Police vehicles manufactured by the Ford Motor Company

Ford police vehicles constitute the automobiles manufactured and sold by the Ford Motor Company for use as police cars and other car-based emergency vehicles. Though Ford has been producing police-oriented fleet vehicle variants of their full-size Ford sedans since the 1950s, the primary nameplate used by Ford for police vehicles since 1992 has been the Ford Police Interceptor, consisting of existing Ford models modified and sold for frontline police and emergency service use. A similar nameplate, the Ford Police Responder, was introduced in the mid-2010s, consisting of special-duty police vehicles not intended to be used in frontline roles.

Ford police vehicles are sold to, and are popular among, law enforcement in the United States, Canada, and Mexico, though they have also seen limited success outside North America.
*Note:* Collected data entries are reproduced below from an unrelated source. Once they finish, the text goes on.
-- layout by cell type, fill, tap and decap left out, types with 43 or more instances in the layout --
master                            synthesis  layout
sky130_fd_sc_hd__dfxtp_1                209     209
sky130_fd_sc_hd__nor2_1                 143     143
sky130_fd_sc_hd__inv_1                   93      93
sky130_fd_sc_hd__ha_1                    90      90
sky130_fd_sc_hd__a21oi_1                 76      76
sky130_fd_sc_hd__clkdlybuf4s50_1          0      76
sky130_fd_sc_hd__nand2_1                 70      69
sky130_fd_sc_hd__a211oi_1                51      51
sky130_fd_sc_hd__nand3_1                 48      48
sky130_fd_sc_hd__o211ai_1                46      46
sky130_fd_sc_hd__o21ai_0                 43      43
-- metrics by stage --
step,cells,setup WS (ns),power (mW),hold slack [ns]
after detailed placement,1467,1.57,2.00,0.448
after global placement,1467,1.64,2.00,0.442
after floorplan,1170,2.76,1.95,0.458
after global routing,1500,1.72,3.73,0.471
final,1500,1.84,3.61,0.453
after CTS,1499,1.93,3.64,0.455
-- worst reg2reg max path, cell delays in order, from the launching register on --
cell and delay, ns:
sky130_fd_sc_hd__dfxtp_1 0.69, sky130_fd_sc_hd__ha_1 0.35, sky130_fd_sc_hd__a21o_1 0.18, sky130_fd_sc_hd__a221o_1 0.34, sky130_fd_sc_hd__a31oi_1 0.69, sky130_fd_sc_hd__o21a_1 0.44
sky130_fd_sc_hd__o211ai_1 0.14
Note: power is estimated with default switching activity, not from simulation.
[src/rtl/fp32_round_pack.sv]
// Combinational normalize / round-to-nearest-even / pack stage.
// Takes the exact 48-bit significand product, the unbiased-sum exponent
// (e1+e2-bias, 10-bit signed) and the sign; produces the packed fp32 word.
// Overflow saturates to Inf, underflow flushes to signed zero.
module fp32_round_pack
    import fp32_pkg::*;
(
    input  logic [2*MANT_W-1:0] prod_i,
    input  logic signed [9:0]   exp_i,
    input  logic                sign_i,
    output logic [31:0]         result_o
);

    logic signed [9:0]  exp_n;
    logic signed [9:0]  exp_r;
    logic [FRAC_W-1:0]  mant;
    logic [FRAC_W-1:0]  frac;
    logic [FRAC_W:0]    mant_r;
    logic               guard;
    logic               sticky;
    logic               inc;

    // Normalize on P[47], round RNE, renormalize on carry-out, then range-check.
    always_comb begin
        // NOTE: every variable gets a value before any branch so no latch is inferred.
        exp_n    = exp_i;
        mant     = prod_i[45:23];
        guard    = prod_i[22];
        sticky   = |prod_i[21:0];
        exp_r    = exp_i;
        frac     = '0;
        mant_r   = '0;
        inc      = 1'b0;
        result_o = '0;

        if (prod_i[47]) begin
            exp_n  = exp_i + 10'sd1;
            mant   = prod_i[46:24];
            guard  = prod_i[23];
            sticky = |prod_i[22:0];
        end

        inc    = guard & (sticky | mant[0]);
        mant_r = {1'b0, mant} + {{FRAC_W{1'b0}}, inc};

        if (mant_r[FRAC_W]) begin
            exp_r = exp_n + 10'sd1;
            frac  = '0;
        end else begin
            exp_r = exp_n;
            frac  = mant_r[FRAC_W-1:0];
        end

        if (exp_r >= 10'sd255) begin
            result_o = {sign_i, 8'hFF, 23'h0};
        end else if (exp_r <= 10'sd0) begin
            result_o = {sign_i, 31'h0};
        end else begin
            result_o = {sign_i, exp_r[EXP_W-1:0], frac};
        end
    end

endmodule

[src/rtl/fp32_mul_seq.sv]
// Sequential IEEE-754 single-precision multiplier.
// Radix-2 shift-add significand multiply (one partial product per cycle,
// single 25-bit adder), then one cycle of RNE round/pack. Specials are
// resolved at the accept edge and skip the multiply. One op in flight.
module fp32_mul_seq
    import fp32_pkg::*;
#(
    parameter int DATA_WIDTH = 32
) (
    input  logic                  clk,
    input  logic                  rst,
    input  logic                  in_valid,
    output logic                  in_ready,
    input  logic [DATA_WIDTH-1:0] in1,
    input  logic [DATA_WIDTH-1:0] in2,
    output logic                  out_valid,
    input  logic                  out_ready,
    output logic [DATA_WIDTH-1:0] out
);

    if (DATA_WIDTH != 32) begin : g_width_check
        $error("fp32_mul_seq supports only DATA_WIDTH == 32");
    end

    state_t                 state_q, state_d;
    logic [4:0]             cnt_q, cnt_d;
    logic                   sign_q, sign_d;
    logic [EXP_W-1:0]       e1_q, e1_d;
    logic [EXP_W-1:0]       e2_q, e2_d;
    logic [MANT_W-1:0]      mcand_q, mcand_d;
    logic [MANT_W-1:0]      mplier_q, mplier_d;
    logic [2*MANT_W-1:0]    acc_q, acc_d;
    logic [DATA_WIDTH-1:0]  out_q, out_d;

    logic [2:0]             cls1, cls2;
    logic                   sign_in;
    logic [MANT_W:0]        sum25;
    logic signed [9:0]      exp_unb;
    logic [31:0]            round_result;

    assign cls1    = fp_class(in1[30:0]);
    assign cls2    = fp_class(in2[30:0]);
    assign sign_in = in1[31] ^ in2[31];

    // The one adder: upper accumulator half plus (multiplier bit ? multiplicand : 0).
    assign sum25 = {1'b0, acc_q[2*MANT_W-1:MANT_W]}
                 + (mplier_q[cnt_q] ? {1'b0, mcand_q} : {(MANT_W+1){1'b0}});

    assign exp_unb = $signed({2'b00, e1_q} + {2'b00, e2_q} - 10'(FP_BIAS));

    fp32_round_pack u_round_pack (
        .prod_i   (acc_q),
        .exp_i    (exp_unb),
        .sign_i   (sign_q),
        .result_o (round_result)
    );

    assign out = out_q;

    // State and datapath registers; all cleared immediately on reset.
    always_ff @(posedge clk or posedge rst) begin
        if (rst) begin
            state_q  <= IDLE;
            cnt_q    <= '0;
            sign_q   <= 1'b0;
            e1_q     <= '0;
            e2_q     <= '0;
            mcand_q  <= '0;
            mplier_q <= '0;
            acc_q    <= '0;
            out_q    <= '0;
        end else begin
            // NOTE: non-blocking so every register samples the pre-edge values.
            state_q  <= state_d;
            cnt_q    <= cnt_d;
            sign_q   <= sign_d;
            e1_q     <= e1_d;
            e2_q     <= e2_d;
            mcand_q  <= mcand_d;
            mplier_q <= mplier_d;
            acc_q    <= acc_d;
            out_q    <= out_d;
        end
    end

    // Next-state, datapath next values and handshake outputs.
    always_comb begin
        state_d   = state_q;
        cnt_d     = cnt_q;
        sign_d    = sign_q;
        e1_d      = e1_q;
        e2_d      = e2_q;
        mcand_d   = mcand_q;
        mplier_d  = mplier_q;
        acc_d     = acc_q;
        out_d     = out_q;
        in_ready  = 1'b0;
        out_valid = 1'b0;

        case (state_q)
            IDLE: begin
                in_ready = 1'b1;
                if (in_valid) begin
                    sign_d   = sign_in;
                    e1_d     = in1[30:FRAC_W];
                    e2_d     = in2[30:FRAC_W];
                    mcand_d  = {1'b1, in1[FRAC_W-1:0]};
                    mplier_d = {1'b1, in2[FRAC_W-1:0]};
                    acc_d    = '0;
                    cnt_d    = '0;
                    // cls = {is_nan, is_inf, is_zero}
                    if (cls1[2] || cls2[2] || (cls1[1] && cls2[0]) || (cls1[0] && cls2[1])) begin
                        out_d   = QNAN;
                        state_d = DONE;
                    end else if (cls1[1] || cls2[1]) begin
                        out_d   = {sign_in, 8'hFF, 23'h0};
                        state_d = DONE;
                    end else if (cls1[0] || cls2[0]) begin
                        out_d   = {sign_in, 31'h0};
                        state_d = DONE;
                    end else begin
                        state_d = MUL;
                    end
                end
            end
            MUL: begin
                acc_d = {sum25, acc_q[MANT_W-1:1]};
                if (cnt_q == 5'(MANT_W - 1)) begin
                    cnt_d   = '0;
                    state_d = ROUND;
                end else begin
                    cnt_d = cnt_q + 5'd1;
                end
            end
            ROUND: begin
                out_d   = round_result;
                state_d = DONE;
            end
            DONE: begin
                out_valid = 1'b1;
                if (out_ready) begin
                    state_d = IDLE;
                end
            end
            default: begin
                state_d = IDLE;
            end
        endcase
    end

endmodule

[config.mk]
export PLATFORM = sky130hd
export DESIGN_NAME = fp32_mul_seq
export DESIGN_NICKNAME = d
export VERILOG_FILES = /design/src/rtl/fp32_pkg.sv /design/src/rtl/fp32_round_pack.sv /design/src/rtl/fp32_mul_seq.sv
export SDC_FILE = /design/constraint.sdc
export NUM_CORES = 1
export LEC_CHECK = 0
export CAP_MARGIN = 15
export CORE_MARGIN = 4
export CORE_UTILIZATION = 58
export CTS_CLUSTER_SIZE = 8
export DETAILED_ROUTE_END_ITERATION = 8
export GPL_TIMING_DRIVEN = 0
export PLACE_DENSITY = 0.81
export SLEW_MARGIN = 20
export SYNTH_ARGS = -nofsm -noshare
export SYNTH_HDL_FRONTEND = slang
export SYNTH_SLANG_ARGS = --single-unit
[constraint.sdc]
create_clock -name clk -period 7.6 [get_ports clk]
set_clock_uncertainty 0.2 [all_clocks]
set_input_delay 1.52 -clock clk [delete_from_list [all_inputs] [get_ports clk]]
set_output_delay 1.52 -clock clk [all_outputs]
set_load 0.02 [all_outputs]
### config.mk
export PLATFORM = sky130hd
export DESIGN_NAME = accel_issue_throttle
export DESIGN_NICKNAME = d
export VERILOG_FILES = /design/src/rtl/accel_issue_throttle.sv
export SDC_FILE = /design/constraint.sdc
export NUM_CORES = 1
export LEC_CHECK = 0
export ABC_AREA = 1
export CAP_MARGIN = 5
export CORE_AREA = 2 2 130 132
export DETAILED_ROUTE_END_ITERATION = 10
export DIE_AREA = 0 0 132 134
export PLACE_DENSITY = 0.55
export SLEW_MARGIN = 40
export SYNTH_ARGS = -nofsm -noshare
export SYNTH_HDL_FRONTEND = slang
export SYNTH_SLANG_ARGS = --single-unit
### constraint.sdc
create_clock -name clk_i -period 1.6 [get_ports clk_i]
set_clock_uncertainty 0.1 [all_clocks]
set_input_delay 0.16 -clock clk_i [delete_from_list [all_inputs] [get_ports clk_i]]
set_output_delay 0.16 -clock clk_i [all_outputs]
set_load 0.05 [all_outputs]
File: src/rtl/alu_operand_sequencer.sv
// ============================================================================
// Module   : alu_operand_sequencer
// Brief    : Collects A/B operand beats, drives an external ALU, registers result
// Revision : 1.0
// ============================================================================
`default_nettype none

module alu_operand_sequencer #(
   parameter int WIDTH = 5
) (
   input  logic             clk,
   input  logic             rst_n,
   input  logic             in_valid,
   output logic             in_ready,
   input  logic [WIDTH-1:0] in_data,
   input  logic [1:0]       in_op,
   input  logic             in_chain,
   output logic [WIDTH-1:0] alu_a,
   output logic [WIDTH-1:0] alu_b,
   output logic [1:0]       alu_sel,
   input  logic [WIDTH-1:0] alu_out,
   output logic             out_valid,
   input  logic             out_ready,
   output logic [WIDTH-1:0] out_data,
   output logic             out_zero,
   output logic [7:0]       op_count
);

   typedef enum logic [1:0] {
      LOAD_A = 2'd0,
      LOAD_B = 2'd1,
      EXEC   = 2'd2,
      DONE   = 2'd3
   } state_t;

   state_t           r_state;
   state_t           w_next;
   logic [WIDTH-1:0] r_a;
   logic [WIDTH-1:0] r_b;
   logic [1:0]       r_sel;
   logic [WIDTH-1:0] r_out;
   logic [7:0]       r_cnt;
   logic             w_in_acc;
   logic             w_out_acc;

   assign w_in_acc  = in_valid & in_ready;
   assign w_out_acc = out_valid & out_ready;

   always_ff @(posedge clk or negedge rst_n) begin
      if (!rst_n) begin
         r_state <= LOAD_A;
      end else begin
         r_state <= w_next;
      end
   end

   always_comb begin
      w_next    = r_state;
      in_ready  = 1'b0;
      out_valid = 1'b0;
      case (r_state)
         LOAD_A: begin
            in_ready = 1'b1;
            if (w_in_acc) begin
               w_next = in_chain ? EXEC : LOAD_B;
            end
         end
         LOAD_B: begin
            in_ready = 1'b1;
            if (w_in_acc) begin
               w_next = EXEC;
            end
         end
         EXEC: begin
            w_next = DONE;
         end
         DONE: begin
            out_valid = 1'b1;
            if (w_out_acc) begin
               w_next = LOAD_A;
            end
         end
         default: begin
            w_next = LOAD_A;
         end
      endcase
   end

   // A chained first beat reuses the last result as A and skips the B beat.
   always_ff @(posedge clk or negedge rst_n) begin
      if (!rst_n) begin
         r_a   <= '0;
         r_b   <= '0;
         r_sel <= 2'b00;
      end else if (w_in_acc) begin
         if (r_state == LOAD_A) begin
            if (in_chain) begin
               r_a   <= r_out;
               r_b   <= in_data;
               r_sel <= in_op;
            end else begin
               r_a <= in_data;
            end
         end else begin
            r_b   <= in_data;
            r_sel <= in_op;
         end
      end
   end

   always_ff @(posedge clk or negedge rst_n) begin
      if (!rst_n) begin
         r_out <= '0;
         r_cnt <= 8'd0;
      end else begin
         if (r_state == EXEC) begin
            r_out <= alu_out;
         end
         if (w_out_acc) begin
            r_cnt <= r_cnt + 8'd1;
         end
      end
   end

   assign alu_a    = r_a;
   assign alu_b    = r_b;
   assign alu_sel  = r_sel;
   assign out_data = r_out;
   assign out_zero = (r_out == '0);
   assign op_count = r_cnt;

endmodule

`default_nettype wire

File: config.mk
export PLATFORM = sky130hd
export DESIGN_NAME = alu_operand_sequencer
export DESIGN_NICKNAME = d
export VERILOG_FILES = /design/src/rtl/alu_operand_sequencer.sv
export SDC_FILE = /design/constraint.sdc
export NUM_CORES = 1
export LEC_CHECK = 0
export BUFFER_PORTS_ARGS = -buffer_cell sky130_fd_sc_hd__buf_2
export CAP_MARGIN = 20
export CORE_MARGIN = 3
export CORE_UTILIZATION = 51
export CTS_BUF_LIST = sky130_fd_sc_hd__clkbuf_4
export DETAILED_ROUTE_END_ITERATION = 16
export GPL_ROUTABILITY_DRIVEN = 1
export HOLD_SLACK_MARGIN = 0.08
export PLACE_DENSITY = 0.86
export SETUP_SLACK_MARGIN = 0.2
export SLEW_MARGIN = 15
export SYNTH_ARGS = -nofsm -noshare
export SYNTH_HDL_FRONTEND = slang
export SYNTH_SLANG_ARGS = --single-unit
File: constraint.sdc
create_clock -name clk -period 1.9 [get_ports clk]
set_input_delay 0.19 -clock clk [delete_from_list [all_inputs] [get_ports clk]]
set_output_delay 0.19 -clock clk [all_outputs]
set_load 0.005 [all_outputs]
======== Word level (Yosys, flattened, before mapping) ========
Index checks and enable logic that the tools add are counted.
word-level totals
  word-level logic and storage cells ...... 34
  register bits after elaboration ......... 27
operators by class
  reduce and logical (&&, ||, !) cells .... 6
  mux-type cells .......................... 12
  add/sub/neg operators ................... 1
  bitwise gates (word level) .............. 2
  equal/unequal tests ..................... 7
operators with widths
  kind                   number
  $mux W5                3
  $mux W2                6
  $add A8 B1 Y8 const B  1
  $ne A2 B2 Y1 const B   4
  $pmux W2 S4            1
  $logic_not A5 Y1       1
  $eq A2 B2 Y1 const B   2
  $reduce_and A2 Y1      2
  $reduce_and A3 Y1      1
  $and A1 B1 Y1          2
  $eq A2 B1 Y1 const B   1
  $logic_not A2 Y1       1
  $mux W1                2
  $reduce_or A2 Y1       1

======== Depth between registers and ports, before layout ========
  depth after elaboration ................. 6
  depth in mapped cells ................... 6

======== Worst setup path before layout ========
OpenSTA, ideal clock, no wires.
  path kind ............................... register to register
  start ................................... register r_state[0]
  end ..................................... register r_b[0] (netlist: alu_b[0])
  slack ................................... 0.296 ns
  arrival ................................. 1.479 ns
  stages on the path, launching flop included .. 6
  required time ........................... 1.775 ns
  period minus slack after synthesis ...... 1.604 ns
  path buffers ............................ 0
  path through ............................ dfrtp_1 -> inv_1 -> ha_1 -> mux2_4 -> nand2_4 -> mux2_4
between the ends
  word-level cells in the longest chain between the ends .. 5
  elaborated cells between the ends (all ways) .. 8
  those cells by class .................... eq/ne (2); mux (2); bitwise (1); reduce/logical (3)
RTL lines
  element                                                  line    text
  from (decl)                                              36      state_t r_state;
  from (signal assigned)                                   53      r_state <= w_next;
  $eq A2 B1 Y1 / $logic_not A2 Y1 (equally long branches)  61, 96
  $reduce_or A2 Y1 (no line)                               --
  $mux W1                                                  61      case (r_state)
  $and A1 B1 Y1                                            46      assign w_in_acc = in_valid & in_ready;
  $reduce_and A2 Y1 (no line)                              --
  to (signal assigned)                                     99      r_b <= in_data;
  to (signal assigned)                                     105     r_b <= in_data;
  to (decl)                                                39      logic [WIDTH-1:0] r_b;
Several ways; a longest one is shown, not always the timed one.
A chain may end at the register's enable or synchronous reset.

======== Worst setup path after layout ========
  start ................................... register r_out[1] (netlist: out_data[1])
  end ..................................... output out_zero
between the ends
  word-level cells in the longest chain between the ends .. 1
RTL lines
  element                 line  text
  from (decl)             41    logic [WIDTH-1:0] r_out;
  from (signal assigned)  117   r_out <= alu_out;
  $logic_not A5 Y1        129   assign out_zero = (r_out == '0);
  to (decl)               25    output logic out_zero,
Every way passes these cells.

==> results.yml <==
detailed_routing:
  ant_nets: 0
  drtPass1Iterations: 4
  first_iter_violations: 14
  finalWirelength_mm: 2.654
  vias: 922
  wire_per_inst_um: 14.83
  vias_per_cell: 5.151
  drc: 0
critical_path:
  cp.arrival_ps: 1520
  timing.rr.start: "r_state[0]"
  worstSetupStartpointType: "register"
  cp-end-kind: "primary output"
  crit_required_ps: 1710
  crit_fanout: 3
  critical_path_class: "reg2out"
  crit_path_start: "out_data[1]"
  r2r_cells: 5
cts:
  cts_root_buf: "clkbuf_4"
  htreeDepth: 1
  path_clk_slew_ps: 140
  worstSkewPairLatency_ps: 320
  clkSinkCount: 27
  numCtsBuffers: 3
  cts_tree: "done"
  cts_max_path_buffers: 2
global_routing:
  grt_max_degree: 28
  gr-total-overflow: 0
  grt_usage_pct: 17.89
  grt_pass1_vias: 983
  grt_pass1_wl_mm: 4.409
  antenna_found_initial: 0
cells_and_area:
  final_cells: 179
  area_delta_synth_final_pct: 30.08
  drive_gt1_share_pct: 44.37
  diodes: 0
  fillCellCount: 156
  finalNetCount: 174
timing:
  finalSetupViolCount: 0
  tns_ps: 0
  finClkSkew_ps: 3.074
  fmaxAchievable_mhz: 586.1
  rsz0062_at_grt: "yes"
  tightest_slew_ps: 587.7
  relSlewSlack_pct: 60.82
  fin_crit_sh_pct: 89.79
  hold_viol: 0
  min_period_ps: 1706
  setup_ws_ps: 193.9
  maxSlewViolCount: 0
  hold_ws_ps: 104.1
synth:
  synth_adder_area_share_pct: 4.980
  yosysSeqAreaShare_pct: 53.78
  yosysMostFrequentCell: "dfrtp_1"
  synth_ff_type: "dfrtp_1"
  synthTopCellsByArea: "dfrtp_1, mux2_4, mux2i_1, mux2_2, ha_1"
  synth.distinct_cells: 22
  synthTopCellsByCount: "dfrtp_1, mux2i_1, mux2_4, nor2_1"
  yosys_warnings: 0
  synth-xor-area-share_pct: 4.880
  synth_mux_area_share_pct: 22.11
  synth_nets: 117
  synth.top_cell.area_share_pct: 53.78
  ys_seq_elements: 27
  ys_async_sr_fraction_pct: 100.0
  synth-compound-area-share_pct: 2.490
  yosys.area.top_type: "dfrtp_1"
  synthSimpleGateAreaFrac_pct: 8.466
  synth_edf_count: 0
  mappedNetlistArea_um2: 1256
  synth_top_family_by_area: "multiplexers"
  syn_inst: 95
  syn_avg_cell_area_um2: 13.22
floorplan:
  fp.dieW_um: 55.63
  rows: 17
  initial_utilization_pct: 55.20
  ioPinCount: 45
  die_area_um2: 3095
  core_area_um2: 2276
  die_h_um: 55.63
power:
  ir_drop_uv: 911.6
  leakage_nw: 0.8451
  total_power_mw: 2.394
  p_per_area_nw_per_um2: 1465
flow_run:
  drv_cap: 0
placement:
  place_inst: 164
  routabilityCongestion: 0.7752
  dp_hpwl_mm: 1.875
  io_buffers: 44
  dpl_worst_slack_ps: 191.2
min_path:
  holdPathStages: 2
  hp-start: "in_data[4]"
  hp-class: "in2reg"
status:
  status: "complete, no violations"
worst max-delay path, cell delays in order, from the launching register on:
cell	delay, ps
dfrtp_1	430
or4_1	510
nor2_1	120
buf_2	130
worst paths after layout:
kind | to | slack, ps
min in group asynchronous | op_count[3] | 390
max reg2reg | alu_b[4] | 260
min reg2reg | op_count[7] | 480
min | alu_b[4] | 100
max | out_zero | 190
max in group asynchronous | r_state[0] | 1130
cell usage in the layout (no fill, tap or decap), types with 2 or more instances in the layout:
cell type,instances
buf_2,44
dfrtp_1,27
mux2i_1,9
dlygate4sd3_1,9
mux2_4,8
nor2_1,7
mux2_2,6
xnor2_1,6
inv_1,5
a21oi_1,5
nand4_1,4
ha_1,4
clkbuf_4,3
nand2_1,2
buf_4,2
flip-flops by register name (all words and copies together) (netlist names):
name	flops
alu_sel	2
alu_b	5
op_count	8
r_state	2
out_data	5
alu_a	5
through the flow:
| step | util [%] | cell area [µm²] |
|---|---|---|
| global placement | 65.42 | 1489 |
| CTS | 68.83 | 1567 |
| floorplan | - | 1256 |
| finish | 71.80 | 1634 |
| global route | 71.80 | 1634 |
| detailed placement | 65.42 | 1489 |
area by class of cell:
cell class              instances  area (µm²)  area share [%]
clock buffers                   3       22.52           1.378
clock inverters                 1       5.005          0.3063
inverters                       5       18.77           1.149
multi-input cells              60       551.8           33.77
flip-flops and latches         27       675.6           41.35
well taps                      28       35.03           2.144
repair buffers                 55       325.3           19.91
per-layer routing:
layer	global-route usage, %	wire (µm)
met2	29.90	1326
met4	5.556	31
met5	0	0
met3	6.032	202
met1	21.75	1093
where the power goes:
part	internal [mW]	total, mW	switching [mW]
combinational	0.641	1.12	0.478
sequential	0.828	1.03	0.199
clock	0.0790	0.248	0.169
total	1.55	2.39	0.845
cells by family after synthesis:
| kind of cell | count (synthesis) |
|---|---|
| AOI/OAI and AO/OA | 6 |
| xor gates and xnor gates | 7 |
| adders and majority gates | 5 |
| buffers and inverters | 8 |
| DFF | 27 |
| muxes | 23 |
| and+or+nand+nor | 19 |
repair_timing:
item,in CTS,in global routing
hold buffers,4,5
setup endpoints to repair,8,8
gates resized for setup,1,1
buffers inserted,1,1
pin swaps,0,0
hold endpoints to repair,30,5
Note: power is estimated with default switching activity, not from simulation.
The Ford Police Interceptor and Ford Police Responder are intended to compete with the Chevrolet 9C1 and the Dodge Charger Pursuit and Durango Pursuit.

As of 2025, the only Ford Police Interceptor in production is the Ford Police Interceptor Utility, a variant of the Ford Explorer. The Ford Police Responder line consists of variants of the Ford F-150, Ford Expedition, and Ford Transit. Sedans have not been part of the Ford police vehicle lineup since 2020, but historically included the Ford Crown Victoria Police Interceptor, Ford Police Interceptor Sedan, and Ford Fusion Hybrid. Police variants of Ford's electric vehicles have reportedly been considered, including variants of the Ford Mustang Mach-E and Ford F-150 Lightning.

== Background ==
Ford vehicles have been popular with police since the company's infancy, and Ford often sold directly to police departments; however, these did not use the "Police Interceptor" name. In 1951, Ford named the optional flathead V-8 for the 1949 Ford the "Interceptor"; this engine was available in the model's Police Package. The practice of naming Ford's Police Package motors "Interceptor" continued through the 1950s. The Ford LTD Crown Victoria, produced from 1979 to 1991, used the "P72" production code designation for fleet models. However, none used the name "Police Interceptor".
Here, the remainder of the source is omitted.